Good move, Sarah...and Iwill pray for you. It isn't as scary as it seems...
YOu will get a chance to start clean...
kerry
where'd you find all this courage, sarah?

this is too totally awesome!

you go girl! your husband will be just fine without you and you are starting to begin to heal!

hugs and tons of encouragement to you!

sammy
Dear sarah I want you to know that admitting & knowing you can't do this by yourself is probaly one of the hardest things for anyone to face.I was proud of you for getting that job,I want you to know that I am 3xs as proud of you know.I could see from the way you wrote that you were in this fight with yourself for awhile now.As someone who has been there I just want you to know that it may be hard at first somedays more than ever,but after awhile you feel so much better physically/mentally.And I hope you can let us know how its going & if we can help.you will be in my thoughts..I am very glad you made this desition.Take Care...mj
Way to go Sara..you made a tough decision, but it is the right one for you, and only you know what you need! Good luck, I will be praying for ya, and let us know how you are! See ya clean chicky..Kim
I'm glad you made the decision, Sarah, especially if you couldn't do it on your own. When you're in detox, it's nice, because you meet people just like you and will probably hear stories you won't believe. But it's such a good wakeup call. I will be thinking about you.
I thought u were at work this am honey. What happen they just change there mind to a clean start on Monday? I can understand that most jobs r started on a Monday.

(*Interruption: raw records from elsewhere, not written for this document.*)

===== src/logic/sysopt_pkg.sv =====
/*
 * Package for the system option and power-management register bank:
 * register offsets, field positions, reset values and bus clock codes.
 * Assumes a byte-wide register port from the on-chip core.
 */
`default_nettype none

package sysopt_pkg;

	// ----------------------------------------------------------------
	// Register offsets
	// ----------------------------------------------------------------
	localparam logic [15:0] OFS_PMC1 = 16'h1809;
	localparam logic [15:0] OFS_OPT1 = 16'h1802;
	localparam logic [15:0] OFS_OPT2 = 16'h1803;
	localparam logic [15:0] OFS_LVIN = 16'h1810;

	// ----------------------------------------------------------------
	// Option register 1 fields
	// ----------------------------------------------------------------
	localparam int WDOG_EN_BIT = 7;
	localparam int WDOG_CLK_BIT = 6;
	localparam int STOP_ALLOW_BIT = 5;
	localparam int RADIO_EN_BIT = 4;
	localparam int TEMP_EN_BIT = 3;
	localparam int TEMP_LVL_BIT = 2;
	localparam int DEBUG_PIN_BIT = 1;
	localparam int OPT1_RSVD_BIT = 0;
	localparam logic DEBUG_PIN_RST = 1'h1;
	localparam logic RADIO_EN_RST = 1'h0;

	// ----------------------------------------------------------------
	// Option register 2 fields
	// ----------------------------------------------------------------
	localparam int WDOG_TO_LSB = 4;
	localparam int WDOG_TO_W = 3;
	localparam logic [2:0] WDOG_TO_RST = 3'h7;
	localparam int TMR_SRC_BIT = 3;
	localparam int TMR_DIV_BIT = 2;
	localparam int BUS_SEL_LSB = 0;
	localparam int BUS_SEL_W = 2;
	localparam int TMR_DIV_RATIO = 8;

	// ----------------------------------------------------------------
	// Power management control 1 fields
	// ----------------------------------------------------------------
	localparam int LV_FLAG_BIT = 7;
	localparam int LV_ACK_BIT = 6;
	localparam int LV_IRQ_BIT = 5;
	localparam int LV_RST_BIT = 4;
	localparam int LV_STOP_BIT = 3;
	localparam int LV_DET_BIT = 2;
	localparam int BANDGAP_BIT = 0;
	localparam logic [7:0] PMC1_RST = 8'h1C;

	// Bus clock select codes
	typedef enum logic [1:0] {
		BUS_4MHZ = 2'h0,
		BUS_2MHZ = 2'h1,
		BUS_1MHZ = 2'h2,
		BUS_HALF_MHZ = 2'h3
	} bus_clk_t;

endpackage : sysopt_pkg

`default_nettype wire


===== src/logic/sysopt_regs.sv =====
/*
 * System option and power-management control register bank.
 * Assumes: register port strobes are one cycle and never both at once;
 * the low-voltage detector, oscillators and timer muxes are outside and
 * use the control outputs; power_on_rst marks the first power-up only.
 */
// Behaviour
// - Watchdog enable resets set, first write only
// - Watchdog clock select resets clear, write-once
// - Stop allow resets clear, write-once
// - Radio enable kept across reset, always writable
// - Temperature restart enable cleared by reset
// - Temperature restart level cleared by reset
// - Debug pin enable gives pin to debug
// - Option 1 bit 0 reads one
// - Option 2 bit 7 reads zero
// - Watchdog timeout resets longest, write-once
// - Timer source: port line or slow oscillator
// - Timer source divided by one or eight
// - Bus select codes give 4,2,1,0.5 MHz
// - Bus clock half fast oscillator; reset clear
// - Power control bit 1 reads zero
// - Detect and reset enables write-once
// - Flag set by event, acknowledge clears it
// - Interrupt request when flag and enable
`default_nettype none

module sysopt_regs
	import sysopt_pkg::*;
(
	// Clock and reset
	input wire logic core_clk,
	input wire logic sys_rst,
	input wire logic power_on_rst,
	// Register port
	input wire logic [15:0] reg_addr,
	input wire logic [7:0] reg_wdata,
	input wire logic reg_wr,
	input wire logic reg_rd,
	output logic [7:0] reg_rdata,
	// Low-voltage detector
	input wire logic lowv_event,
	// Controls
	output logic wdog_enable,
	output logic wdog_clock_select,
	output logic stop_allow,
	output logic radio_enable,
	output logic temp_restart_enable,
	output logic temp_restart_level,
	output logic debug_pin_enable,
	output logic [2:0] wdog_timeout_sel,
	output logic tmr_ch0_src_sel,
	output logic tmr_ch0_src_div,
	output logic [1:0] bus_clock_sel,
	output logic lowv_irq,
	output logic lowv_reset_enable,
	output logic lowv_stop_enable,
	output logic lowv_detect_enable,
	output logic bandgap_buffer_enable
);

	// ----------------------------------------------------------------
	// Decode
	// ----------------------------------------------------------------
	// Full address compare: a partial decode would let stray writes arm write-once latches
	logic wr_opt1, wr_opt2, wr_pmc1;
	assign wr_opt1 = reg_wr && (reg_addr == OFS_OPT1);
	assign wr_opt2 = reg_wr && (reg_addr == OFS_OPT2);
	assign wr_pmc1 = reg_wr && (reg_addr == OFS_PMC1);

	// ----------------------------------------------------------------
	// Option register 1
	// ----------------------------------------------------------------
	logic opt1_done_r;
	logic wdog_en_r, wdog_clk_r, stop_allow_r;
	logic radio_en_r;
	logic temp_en_r, temp_lvl_r, debug_pin_r;

	// One latch guards all write-once bits of this register; any write
	// arms it, even one that leaves the stored value unchanged
	always_ff @(posedge core_clk) begin
		if (sys_rst) begin
			opt1_done_r <= 1'b0;
		end else if (wr_opt1) begin
			opt1_done_r <= 1'b1;
		end
	end

	// Write-once watchdog and stop controls
	always_ff @(posedge core_clk) begin
		if (sys_rst) begin
			wdog_en_r <= 1'b1;
			wdog_clk_r <= 1'b0;
			stop_allow_r <= 1'b0;
		end else if (wr_opt1 && !opt1_done_r) begin
			wdog_en_r <= reg_wdata[WDOG_EN_BIT];
			wdog_clk_r <= reg_wdata[WDOG_CLK_BIT];
			stop_allow_r <= reg_wdata[STOP_ALLOW_BIT];
		end
	end

	// Freely writable temperature restart and debug pin controls
	always_ff @(posedge core_clk) begin
		if (sys_rst) begin
			temp_en_r <= 1'b0;
			temp_lvl_r <= 1'b0;
			debug_pin_r <= DEBUG_PIN_RST;
		end else if (wr_opt1) begin
			temp_en_r <= reg_wdata[TEMP_EN_BIT];
			temp_lvl_r <= reg_wdata[TEMP_LVL_BIT];
			debug_pin_r <= reg_wdata[DEBUG_PIN_BIT];
		end
	end

	// Radio enable survives ordinary resets; only power-up clears it, so
	// the system must pulse power_on_rst once or the bit starts unknown
	always_ff @(posedge core_clk) begin
		if (power_on_rst) begin
			radio_en_r <= RADIO_EN_RST;
		end else if (wr_opt1) begin
			radio_en_r <= reg_wdata[RADIO_EN_BIT];
		end
	end

	// ----------------------------------------------------------------
	// Option register 2
	// ----------------------------------------------------------------
	logic wdog_to_done_r;
	logic [2:0] wdog_to_r;
	logic tmr_src_r, tmr_div_r;
	logic [1:0] bus_sel_r;

	always_ff @(posedge core_clk) begin
		if (sys_rst) begin
			wdog_to_done_r <= 1'b0;
		end else if (wr_opt2) begin
			wdog_to_done_r <= 1'b1;
		end
	end

	// Timeout field takes only the first write after reset
	always_ff @(posedge core_clk) begin
		if (sys_rst) begin
			wdog_to_r <= WDOG_TO_RST;
		end else if (wr_opt2 && !wdog_to_done_r) begin
			wdog_to_r <= reg_wdata[WDOG_TO_LSB +: WDOG_TO_W];
		end
	end

	// Timer source and bus clock code stay writable at any time
	always_ff @(posedge core_clk) begin
		if (sys_rst) begin
			tmr_src_r <= 1'b0;
			tmr_div_r <= 1'b0;
			bus_sel_r <= BUS_4MHZ;
		end else if (wr_opt2) begin
			tmr_src_r <= reg_wdata[TMR_SRC_BIT];
			tmr_div_r <= reg_wdata[TMR_DIV_BIT];
			bus_sel_r <= reg_wdata[BUS_SEL_LSB +: BUS_SEL_W];
		end
	end

	// ----------------------------------------------------------------
	// Power management control 1
	// ----------------------------------------------------------------
	logic pmc1_done_r;
	logic lv_flag_r, lv_irq_en_r, lv_rst_r, lv_stop_r, lv_det_r, bandgap_r;

	always_ff @(posedge core_clk) begin
		if (sys_rst) begin
			pmc1_done_r <= 1'b0;
		end else if (wr_pmc1) begin
			pmc1_done_r <= 1'b1;
		end
	end

	// Detect and its reset take only the first write; a later write
	// cannot switch off protection that firmware set up at boot
	always_ff @(posedge core_clk) begin
		if (sys_rst) begin
			lv_rst_r <= PMC1_RST[LV_RST_BIT];
			lv_det_r <= PMC1_RST[LV_DET_BIT];
		end else if (wr_pmc1 && !pmc1_done_r) begin
			lv_rst_r <= reg_wdata[LV_RST_BIT];
			lv_det_r <= reg_wdata[LV_DET_BIT];
		end
	end

	// Interrupt, stop and bandgap enables are plain read/write bits
	always_ff @(posedge core_clk) begin
		if (sys_rst) begin
			lv_irq_en_r <= PMC1_RST[LV_IRQ_BIT];
			lv_stop_r <= PMC1_RST[LV_STOP_BIT];
			bandgap_r <= PMC1_RST[BANDGAP_BIT];
		end else if (wr_pmc1) begin
			lv_irq_en_r <= reg_wdata[LV_IRQ_BIT];
			lv_stop_r <= reg_wdata[LV_STOP_BIT];
			bandgap_r <= reg_wdata[BANDGAP_BIT];
		end
	end

	// Event beats a same-cycle acknowledge so no detection is lost
	always_ff @(posedge core_clk) begin
		if (sys_rst) begin
			lv_flag_r <= PMC1_RST[LV_FLAG_BIT];
		end else if (lowv_event && lv_det_r) begin
			lv_flag_r <= 1'b1;
		end else if (wr_pmc1 && reg_wdata[LV_ACK_BIT]) begin
			lv_flag_r <= 1'b0;
		end
	end

	// ----------------------------------------------------------------
	// Read back
	// ----------------------------------------------------------------
	// Register images as software sees them; reserved bits are tied here
	logic [7:0] opt1_img;
	logic [7:0] opt2_img;
	logic [7:0] pmc1_img;
	assign opt1_img = {wdog_en_r, wdog_clk_r, stop_allow_r, radio_en_r,
		temp_en_r, temp_lvl_r, debug_pin_r, 1'b1};
	assign opt2_img = {1'b0, wdog_to_r, tmr_src_r, tmr_div_r, bus_sel_r};
	// Acknowledge is write-only and bit 1 is reserved: both read zero
	assign pmc1_img = {lv_flag_r, 1'b0, lv_irq_en_r, lv_rst_r,
		lv_stop_r, lv_det_r, 1'b0, bandgap_r};

	logic [7:0] rd_mux;
	always_comb begin
		rd_mux = 8'h00;
		case (reg_addr)
			OFS_OPT1: begin
				rd_mux = opt1_img;
			end
			OFS_OPT2: begin
				rd_mux = opt2_img;
			end
			OFS_PMC1: begin
				rd_mux = pmc1_img;
			end
			default: begin
				rd_mux = 8'h00;
			end
		endcase
	end

	// Read data is zero outside its answer cycle so an OR of slaves stays clean
	always_ff @(posedge core_clk) begin
		if (sys_rst) begin
			reg_rdata <= 8'h00;
		end else begin
			reg_rdata <= reg_rd ? rd_mux : 8'h00;
		end
	end

	// ----------------------------------------------------------------
	// Control outputs, each from a flip-flop
	// ----------------------------------------------------------------
	// Registered so the request never glitches while the register is written
	logic lv_irq_r;
	always_ff @(posedge core_clk) begin
		if (sys_rst) begin
			lv_irq_r <= 1'b0;
		end else begin
			lv_irq_r <= lv_flag_r && lv_irq_en_r;
		end
	end

	// Controls come straight from their registers, with no logic after them
	assign lowv_irq = lv_irq_r;
	assign wdog_enable = wdog_en_r;
	assign wdog_clock_select = wdog_clk_r;
	assign stop_allow = stop_allow_r;
	assign radio_enable = radio_en_r;
	assign temp_restart_enable = temp_en_r;
	assign temp_restart_level = temp_lvl_r;
	assign debug_pin_enable = debug_pin_r;
	assign wdog_timeout_sel = wdog_to_r;
	assign tmr_ch0_src_sel = tmr_src_r;
	assign tmr_ch0_src_div = tmr_div_r;
	assign bus_clock_sel = bus_sel_r;
	assign lowv_reset_enable = lv_rst_r;
	assign lowv_stop_enable = lv_stop_r;
	assign lowv_detect_enable = lv_det_r;
	assign bandgap_buffer_enable = bandgap_r;

	// ----------------------------------------------------------------
	// Elaboration checks
	// ----------------------------------------------------------------
	// The field layout must fit the byte-wide register port
	if (WDOG_TO_LSB + WDOG_TO_W > 7) begin : g_bad_timeout_field
		$error("watchdog timeout field overlaps bit 7");
	end
	if (BUS_SEL_LSB + BUS_SEL_W > TMR_DIV_BIT) begin : g_bad_bus_field
		$error("bus clock field overlaps the timer divider bit");
	end
	if (PMC1_RST[LV_ACK_BIT] != 1'b0) begin : g_bad_ack_reset
		$error("acknowledge bit must reset to zero");
	end

endmodule : sysopt_regs

`default_nettype wire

Good luck to u in detox, hope it goes great for u. I will be praying for you. U know I love ya and will still be here when u get home.

Thanks everyone. I"m on tears. I've said this before but I"m going to say it again. You all are like my family. To share as much as we do and caer and help each other is wonderful.
New beginning I started my job today and I go back on MOn so it works out perfectly. Thank you for your support. My husband was wondering the same thing about my job but it is meant to be and I have to do this. Thank You guys for your encouragement. This is the hardest thing I have ever had to do this is giving up all controll. But in return I will have the rest of my life clean with my kids and my husband. After that NA NA NA 24 7 lol. I will be there 6 days they say now I just spoke to them I thought originally it was 3 to 5. I'm going tommorrow I hope they said they should have a bed. Family can visit 10 min a day. You have to bring your own change to use the phone lmao. My goodness. I thought that was odd but that's ok. My family can't come over the weekend that's going to be so hard for me. I'm going to miss them so much. But hopefully Mon I will be home. I'm so excited though. Cowgirl mentioned this to me about in patient and my heart hit the floor. But now i know that's the only way. I love you guys.....Thanks again for everything. I will be praying for you all.
With love and HUGS....
Sarah:)
Sarah,
Congrats to you. That took a lot of courage. Sounds like a great idea to me. Hang in there it gets better. I will keep you in my prayers. take care

gi
Good Luck! You are making a great decision one you won't regret :) Let us know how it goes.